━━━ Given data

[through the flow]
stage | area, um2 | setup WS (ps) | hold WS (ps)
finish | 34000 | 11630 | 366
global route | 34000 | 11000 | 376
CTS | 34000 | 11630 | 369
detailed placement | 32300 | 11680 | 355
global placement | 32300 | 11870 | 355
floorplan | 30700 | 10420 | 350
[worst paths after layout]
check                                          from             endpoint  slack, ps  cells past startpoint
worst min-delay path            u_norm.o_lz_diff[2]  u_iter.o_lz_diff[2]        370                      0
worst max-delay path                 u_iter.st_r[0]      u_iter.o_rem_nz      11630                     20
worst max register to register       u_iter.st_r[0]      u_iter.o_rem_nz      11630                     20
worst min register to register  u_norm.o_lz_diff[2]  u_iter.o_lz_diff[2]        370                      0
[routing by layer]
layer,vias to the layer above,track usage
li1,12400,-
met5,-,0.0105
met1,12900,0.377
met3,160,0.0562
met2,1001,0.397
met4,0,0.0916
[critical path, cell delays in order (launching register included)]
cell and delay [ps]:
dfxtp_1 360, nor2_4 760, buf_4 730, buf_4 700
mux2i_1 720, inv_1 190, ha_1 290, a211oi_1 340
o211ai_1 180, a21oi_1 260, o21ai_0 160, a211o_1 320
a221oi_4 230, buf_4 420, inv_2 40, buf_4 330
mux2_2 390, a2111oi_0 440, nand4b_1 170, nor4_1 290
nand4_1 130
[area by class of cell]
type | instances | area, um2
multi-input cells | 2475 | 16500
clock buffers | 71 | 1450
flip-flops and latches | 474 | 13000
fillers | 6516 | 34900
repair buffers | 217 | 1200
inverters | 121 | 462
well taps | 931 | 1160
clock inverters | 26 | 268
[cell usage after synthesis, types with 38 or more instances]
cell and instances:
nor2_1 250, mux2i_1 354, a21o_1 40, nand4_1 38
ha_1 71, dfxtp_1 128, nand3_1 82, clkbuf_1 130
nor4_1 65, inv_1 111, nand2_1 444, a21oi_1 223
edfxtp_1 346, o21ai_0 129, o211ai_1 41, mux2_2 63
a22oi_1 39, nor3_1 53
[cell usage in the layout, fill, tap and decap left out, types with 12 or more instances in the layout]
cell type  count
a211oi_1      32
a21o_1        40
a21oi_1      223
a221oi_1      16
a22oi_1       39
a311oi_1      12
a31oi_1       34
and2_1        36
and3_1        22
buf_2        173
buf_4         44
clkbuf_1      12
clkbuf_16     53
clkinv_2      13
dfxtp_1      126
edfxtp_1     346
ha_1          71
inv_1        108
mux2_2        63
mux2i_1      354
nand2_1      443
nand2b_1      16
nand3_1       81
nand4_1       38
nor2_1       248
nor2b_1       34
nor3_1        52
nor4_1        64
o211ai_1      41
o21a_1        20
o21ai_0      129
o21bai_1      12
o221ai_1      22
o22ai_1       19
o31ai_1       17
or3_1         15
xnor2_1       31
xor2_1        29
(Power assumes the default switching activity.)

━━━━━━

§ Instructions for the task
Reproduce the preceding entries exactly and completely.

§ Answer box
[through the flow]
stage | area, um2 | setup WS (ps) | hold WS (ps)
finish | 34000 | 11630 | 366
global route | 34000 | 11000 | 376
CTS | 34000 | 11630 | 369
detailed placement | 32300 | 11680 | 355
global placement | 32300 | 11870 | 355
floorplan | 30700 | 10420 | 350
[worst paths after layout]
check                                          from             endpoint  slack, ps  cells past startpoint
worst min-delay path            u_norm.o_lz_diff[2]  u_iter.o_lz_diff[2]        370                      0
worst max-delay path                 u_iter.st_r[0]      u_iter.o_rem_nz      11630                     20
worst max register to register       u_iter.st_r[0]      u_iter.o_rem_nz      11630                     20
worst min register to register  u_norm.o_lz_diff[2]  u_iter.o_lz_diff[2]        370                      0
[routing by layer]
layer,vias to the layer above,track usage
li1,12400,-
met5,-,0.0105
met1,12900,0.377
met3,160,0.0562
met2,1001,0.397
met4,0,0.0916
[critical path, cell delays in order (launching register included)]
cell and delay [ps]:
dfxtp_1 360, nor2_4 760, buf_4 730, buf_4 700
mux2i_1 720, inv_1 190, ha_1 290, a211oi_1 340
o211ai_1 180, a21oi_1 260, o21ai_0 160, a211o_1 320
a221oi_4 230, buf_4 420, inv_2 40, buf_4 330
mux2_2 390, a2111oi_0 440, nand4b_1 170, nor4_1 290
nand4_1 130
[area by class of cell]
type | instances | area, um2
multi-input cells | 2475 | 16500
clock buffers | 71 | 1450
flip-flops and latches | 474 | 13000
fillers | 6516 | 34900
repair buffers | 217 | 1200
inverters | 121 | 462
well taps | 931 | 1160
clock inverters | 26 | 268
[cell usage after synthesis, types with 38 or more instances]
cell and instances:
nor2_1 250, mux2i_1 354, a21o_1 40, nand4_1 38
ha_1 71, dfxtp_1 128, nand3_1 82, clkbuf_1 130
nor4_1 65, inv_1 111, nand2_1 444, a21oi_1 223
edfxtp_1 346, o21ai_0 129, o211ai_1 41, mux2_2 63
a22oi_1 39, nor3_1 53
[cell usage in the layout, fill, tap and decap left out, types with 12 or more instances in the layout]
cell type  count
a211oi_1      32
a21o_1        40
a21oi_1      223
a221oi_1      16
a22oi_1       39
a311oi_1      12
a31oi_1       34
and2_1        36
and3_1        22
buf_2        173
buf_4         44
clkbuf_1      12
clkbuf_16     53
clkinv_2      13
dfxtp_1      126
edfxtp_1     346
ha_1          71
inv_1        108
mux2_2        63
mux2i_1      354
nand2_1      443
nand2b_1      16
nand3_1       81
nand4_1       38
nor2_1       248
nor2b_1       34
nor3_1        52
nor4_1        64
o211ai_1      41
o21a_1        20
o21ai_0      129
o21bai_1      12
o221ai_1      22
o22ai_1       19
o31ai_1       17
or3_1         15
xnor2_1       31
xor2_1        29
(Power assumes the default switching activity.)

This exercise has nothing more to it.